An ad in TAS... touting this box. I remain skeptical but would like to know what your impressions are if you have heard whatever it does!
128x128woodburger
Just trying to revive the Qol. There are now 2 recent reviews of the BSG Qol. One is in Stereo Times and the other is in Dagogo
I've read both new reviews and after having been able to listen to a QOL for a few hours, I don't agree.

I found QOL effects seductive but not more realistic. Spatially, it does perceptually enlarge the sonic stage but more by pulling apart the center and compressing placements toward the left and right extremes than by actually enlarging it. Anything left in the center suddenly has a lot of space around it, whether that's natural or not. Front to back dimensioning is more of an actual asset but here QOL makes you a first row listener regardless of what would be natural for the performance or consistent with your habits if listening live. It also presented height dimensioning too large to be authentic in almost every case. And human voices sound like they originate from three-foot throats resonating into 16 foot chest cavities. In fact overall this was the most distracting aspect of QOL -- its in-your-face presentation even when a more distant perspective is natural or known to be in the recording itself.

Tonally, I heard QOL introducing seductive distortions to natural sound that are easily enjoyed for being ultra-vivid, but saturated of tone and texture beyond what's heard from real instruments even up close. I thought QOL sound was highly entertaining and so of course its greatest advantage was Blu-Ray cinema sound. There is some merit to the observation that phase coherence renders aural events more revealed and precise. But again it forces a guitar-is-6-inches-from-your-ear experience with string plucks and wood resonance that no one hears other than the player, and even then he or she doesn't hear THAT from a playing position.
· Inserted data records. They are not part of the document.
What follows belongs to an exercise in optimizing a design on an open flow for small area, a short achievable clock period and few clock cycles per item; a production flow would make more cautious choices.
Only simulation tests tie the RTL to the original design; equivalence was not proved.

### flow/run.sh
#!/bin/bash
# synth_recipe.tcl (not shown) runs the flow's synth.tcl, then flattens the netlist and writes it again
# the make line also repeats each setting of config.mk as NAME=value (left out here)
make -C /OpenROAD-flow-scripts/flow DESIGN_CONFIG=/design/flow/config.mk WORK_HOME=/design/flow/orfs CLKGATE_MAP_FILE= SYNTH_SCRIPT=/design/flow/synth_recipe.tcl finish
### flow/config.mk
export PLATFORM = sky130hd
export DESIGN_NAME = positional_list_engine_core
export DESIGN_NICKNAME = positional_list_engine_core
export VERILOG_FILES = /design/flow/design.v
export SDC_FILE = /design/flow/constraint.sdc
export NUM_CORES = 4
export LEC_CHECK = 0
export CAP_MARGIN = 20
export CORE_MARGIN = 2
export CORE_UTILIZATION = 40
export SLEW_MARGIN = 20
### flow/constraint.sdc
create_clock -name core_clock -period 5.2 [get_ports {i_clk}]
set_input_delay 1.0400 -clock core_clock [delete_from_list [all_inputs] [get_ports {i_clk}]]
set_output_delay 1.0400 -clock core_clock [all_outputs]
set_load 0.01 [all_outputs]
So on balance I believe reviewers, so often unmoored from the sound of actual music played in real spaces, are seduced by the magnified and overwrought presentation rendered by QOL, rather than judging its contribution to convincing fidelity. It is a highly entertaining contribution through aberration, and I can see it making some category of modest systems more engaging through a kind of hallucinogenic euphonic bloom. No doubt fun for some. But if you already have a tonally truthful, realistically resolving system, my advice is to put $4,000 into more music or something else on the gear side that's genuinely advancing of musical truth. QOL is a funhouse mirror for your recordings. You have to seriously consider how long it is before that gets old.

Phil
Wow. Thank you for taking the time to write that review. Was your audition in your own system? I've heard some of the things you describe, like the much larger than life vocal presentation, in poorly set up systems with very good components. I leave thinking the owner or dealer should really spend more time to properly place the speakers and listener in the room. They also usually need to consider room treatments. What you describe is very distracting if the goal is to capture what is on the recording. Of course, that is not always the goal.
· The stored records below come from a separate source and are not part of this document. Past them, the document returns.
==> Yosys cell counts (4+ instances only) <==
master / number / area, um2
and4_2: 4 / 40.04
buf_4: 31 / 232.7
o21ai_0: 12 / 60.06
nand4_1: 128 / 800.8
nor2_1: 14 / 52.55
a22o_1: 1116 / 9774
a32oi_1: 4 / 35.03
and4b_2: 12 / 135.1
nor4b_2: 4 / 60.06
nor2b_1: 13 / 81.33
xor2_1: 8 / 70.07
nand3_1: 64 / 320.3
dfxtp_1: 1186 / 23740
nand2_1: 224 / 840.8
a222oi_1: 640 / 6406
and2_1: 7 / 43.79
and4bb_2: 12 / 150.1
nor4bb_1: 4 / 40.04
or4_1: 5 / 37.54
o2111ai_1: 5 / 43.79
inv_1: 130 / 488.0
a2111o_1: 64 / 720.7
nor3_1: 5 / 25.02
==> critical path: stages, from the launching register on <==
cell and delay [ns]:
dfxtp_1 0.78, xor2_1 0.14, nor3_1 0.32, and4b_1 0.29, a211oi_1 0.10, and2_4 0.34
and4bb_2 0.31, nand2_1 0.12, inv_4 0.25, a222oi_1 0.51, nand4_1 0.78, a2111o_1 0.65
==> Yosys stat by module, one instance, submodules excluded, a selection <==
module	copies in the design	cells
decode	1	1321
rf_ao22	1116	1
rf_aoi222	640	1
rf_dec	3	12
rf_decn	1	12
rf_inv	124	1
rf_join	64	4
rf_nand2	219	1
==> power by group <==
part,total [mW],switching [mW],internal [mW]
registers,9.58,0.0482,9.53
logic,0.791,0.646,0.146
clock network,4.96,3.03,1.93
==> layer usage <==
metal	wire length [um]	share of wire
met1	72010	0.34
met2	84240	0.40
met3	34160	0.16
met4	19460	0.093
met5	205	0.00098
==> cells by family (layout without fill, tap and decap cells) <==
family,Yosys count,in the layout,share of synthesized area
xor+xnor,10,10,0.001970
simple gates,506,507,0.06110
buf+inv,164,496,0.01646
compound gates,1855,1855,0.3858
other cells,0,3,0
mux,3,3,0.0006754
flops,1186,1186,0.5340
This thread is a year old now. Do the early adopters still own their devices?
Peterayer, I still own and enjoy the QOL. It is important to bring your speakers closer together to capture the center image properly.
If you want a really good read, take a gander at Jim Merod's QOL review on Positive Feedback. Jim is a guy that, shall we say, likes to "show off". The kind of guy that you might refer to as "really likes to hear himself speak".
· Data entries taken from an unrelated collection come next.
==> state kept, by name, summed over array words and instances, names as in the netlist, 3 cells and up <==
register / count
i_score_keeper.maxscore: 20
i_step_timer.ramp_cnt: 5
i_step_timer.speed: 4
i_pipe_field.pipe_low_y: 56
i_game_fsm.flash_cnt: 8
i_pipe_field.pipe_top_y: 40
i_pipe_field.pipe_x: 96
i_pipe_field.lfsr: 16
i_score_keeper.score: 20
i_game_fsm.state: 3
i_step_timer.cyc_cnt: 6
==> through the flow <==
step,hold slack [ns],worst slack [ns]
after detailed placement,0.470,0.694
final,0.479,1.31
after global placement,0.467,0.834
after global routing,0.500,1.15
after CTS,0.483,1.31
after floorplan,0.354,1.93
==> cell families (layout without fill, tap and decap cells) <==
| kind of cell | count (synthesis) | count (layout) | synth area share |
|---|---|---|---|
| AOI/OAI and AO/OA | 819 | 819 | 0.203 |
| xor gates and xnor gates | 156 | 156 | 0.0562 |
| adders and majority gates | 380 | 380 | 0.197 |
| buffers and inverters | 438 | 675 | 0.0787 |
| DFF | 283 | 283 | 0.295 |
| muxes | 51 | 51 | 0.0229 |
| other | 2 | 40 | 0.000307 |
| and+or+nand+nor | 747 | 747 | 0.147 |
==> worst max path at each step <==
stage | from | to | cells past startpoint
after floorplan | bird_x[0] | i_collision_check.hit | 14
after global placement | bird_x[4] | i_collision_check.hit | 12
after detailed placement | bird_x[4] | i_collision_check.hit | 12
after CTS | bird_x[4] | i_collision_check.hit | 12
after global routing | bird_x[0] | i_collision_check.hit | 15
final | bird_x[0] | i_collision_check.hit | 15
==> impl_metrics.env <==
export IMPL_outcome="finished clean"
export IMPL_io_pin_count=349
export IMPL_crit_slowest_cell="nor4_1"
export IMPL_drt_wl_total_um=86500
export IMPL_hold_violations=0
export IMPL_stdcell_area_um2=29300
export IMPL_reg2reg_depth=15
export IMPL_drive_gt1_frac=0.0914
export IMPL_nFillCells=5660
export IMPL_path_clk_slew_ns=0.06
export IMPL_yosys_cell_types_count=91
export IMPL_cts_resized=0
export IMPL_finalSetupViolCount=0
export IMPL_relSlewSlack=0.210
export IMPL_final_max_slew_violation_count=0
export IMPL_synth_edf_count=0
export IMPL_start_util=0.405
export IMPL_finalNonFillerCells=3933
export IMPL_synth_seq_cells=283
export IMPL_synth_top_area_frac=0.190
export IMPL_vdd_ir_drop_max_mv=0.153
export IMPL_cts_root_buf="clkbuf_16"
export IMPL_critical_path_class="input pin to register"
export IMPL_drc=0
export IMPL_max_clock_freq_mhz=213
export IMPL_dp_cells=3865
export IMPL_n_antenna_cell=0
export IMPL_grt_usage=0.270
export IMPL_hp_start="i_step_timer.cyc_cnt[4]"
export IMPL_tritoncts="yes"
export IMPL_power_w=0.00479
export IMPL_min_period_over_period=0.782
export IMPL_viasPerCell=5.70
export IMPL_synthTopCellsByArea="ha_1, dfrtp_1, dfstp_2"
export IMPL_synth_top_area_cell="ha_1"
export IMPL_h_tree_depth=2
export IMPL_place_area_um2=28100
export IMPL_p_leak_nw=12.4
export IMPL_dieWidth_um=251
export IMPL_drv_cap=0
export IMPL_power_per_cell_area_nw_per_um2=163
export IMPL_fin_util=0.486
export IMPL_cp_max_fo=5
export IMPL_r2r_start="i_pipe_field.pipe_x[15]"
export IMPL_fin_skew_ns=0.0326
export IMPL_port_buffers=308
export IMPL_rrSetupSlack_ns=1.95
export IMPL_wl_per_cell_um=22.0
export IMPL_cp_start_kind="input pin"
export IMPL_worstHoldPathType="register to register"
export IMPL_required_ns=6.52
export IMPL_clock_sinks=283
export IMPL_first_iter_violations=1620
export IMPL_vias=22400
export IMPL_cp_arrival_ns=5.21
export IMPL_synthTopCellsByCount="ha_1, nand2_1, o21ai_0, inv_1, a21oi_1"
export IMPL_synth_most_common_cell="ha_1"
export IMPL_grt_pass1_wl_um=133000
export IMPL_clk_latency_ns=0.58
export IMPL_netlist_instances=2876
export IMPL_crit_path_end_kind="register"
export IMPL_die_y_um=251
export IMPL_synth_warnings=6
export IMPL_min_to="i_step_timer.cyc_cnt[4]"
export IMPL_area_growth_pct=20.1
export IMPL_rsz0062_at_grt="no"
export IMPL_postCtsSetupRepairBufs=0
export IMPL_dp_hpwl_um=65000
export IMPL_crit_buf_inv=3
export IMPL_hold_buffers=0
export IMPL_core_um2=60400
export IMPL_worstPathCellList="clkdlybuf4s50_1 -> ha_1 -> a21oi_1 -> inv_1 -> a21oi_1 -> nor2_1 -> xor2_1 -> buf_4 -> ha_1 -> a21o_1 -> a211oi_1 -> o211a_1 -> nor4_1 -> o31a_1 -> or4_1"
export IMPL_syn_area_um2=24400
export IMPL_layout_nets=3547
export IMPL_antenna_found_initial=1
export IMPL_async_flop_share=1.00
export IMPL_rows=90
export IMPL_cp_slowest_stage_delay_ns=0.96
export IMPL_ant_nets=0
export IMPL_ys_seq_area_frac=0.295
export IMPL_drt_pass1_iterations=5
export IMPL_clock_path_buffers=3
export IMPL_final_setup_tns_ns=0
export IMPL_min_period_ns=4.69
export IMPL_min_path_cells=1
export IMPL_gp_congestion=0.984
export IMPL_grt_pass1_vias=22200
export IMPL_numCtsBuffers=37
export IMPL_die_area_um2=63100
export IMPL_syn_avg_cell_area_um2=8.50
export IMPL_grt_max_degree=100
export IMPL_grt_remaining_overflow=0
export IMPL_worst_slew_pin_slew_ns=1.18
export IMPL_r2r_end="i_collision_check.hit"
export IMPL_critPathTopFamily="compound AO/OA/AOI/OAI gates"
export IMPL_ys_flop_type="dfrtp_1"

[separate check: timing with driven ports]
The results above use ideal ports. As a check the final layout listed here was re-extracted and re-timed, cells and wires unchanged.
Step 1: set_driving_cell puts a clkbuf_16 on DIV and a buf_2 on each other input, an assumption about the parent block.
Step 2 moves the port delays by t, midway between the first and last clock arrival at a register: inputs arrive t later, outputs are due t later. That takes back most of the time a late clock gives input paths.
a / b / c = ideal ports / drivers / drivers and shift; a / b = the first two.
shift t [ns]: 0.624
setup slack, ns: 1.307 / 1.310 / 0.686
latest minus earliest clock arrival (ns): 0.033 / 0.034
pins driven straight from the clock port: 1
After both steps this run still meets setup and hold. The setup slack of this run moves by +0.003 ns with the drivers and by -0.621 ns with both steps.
Here is a snipet for your amusement:

"So, let me close, temporarily once again, since this explaining stuff and being inclined toward ideas and inspiration, maybe a speculation now and then, is real work cuz ill-considered questions make a guy want to crawl into an ice house on a hot day with a keg of Harp's lager or Boddington's ale along with V. S. Ramachandran's most recent book to ease the tug of imbecilic sophmorisms that music (at the outset) was supposed to dissolve... or confound ahead of time. Jim Merod"

Yeah, that's some good s&*t right there.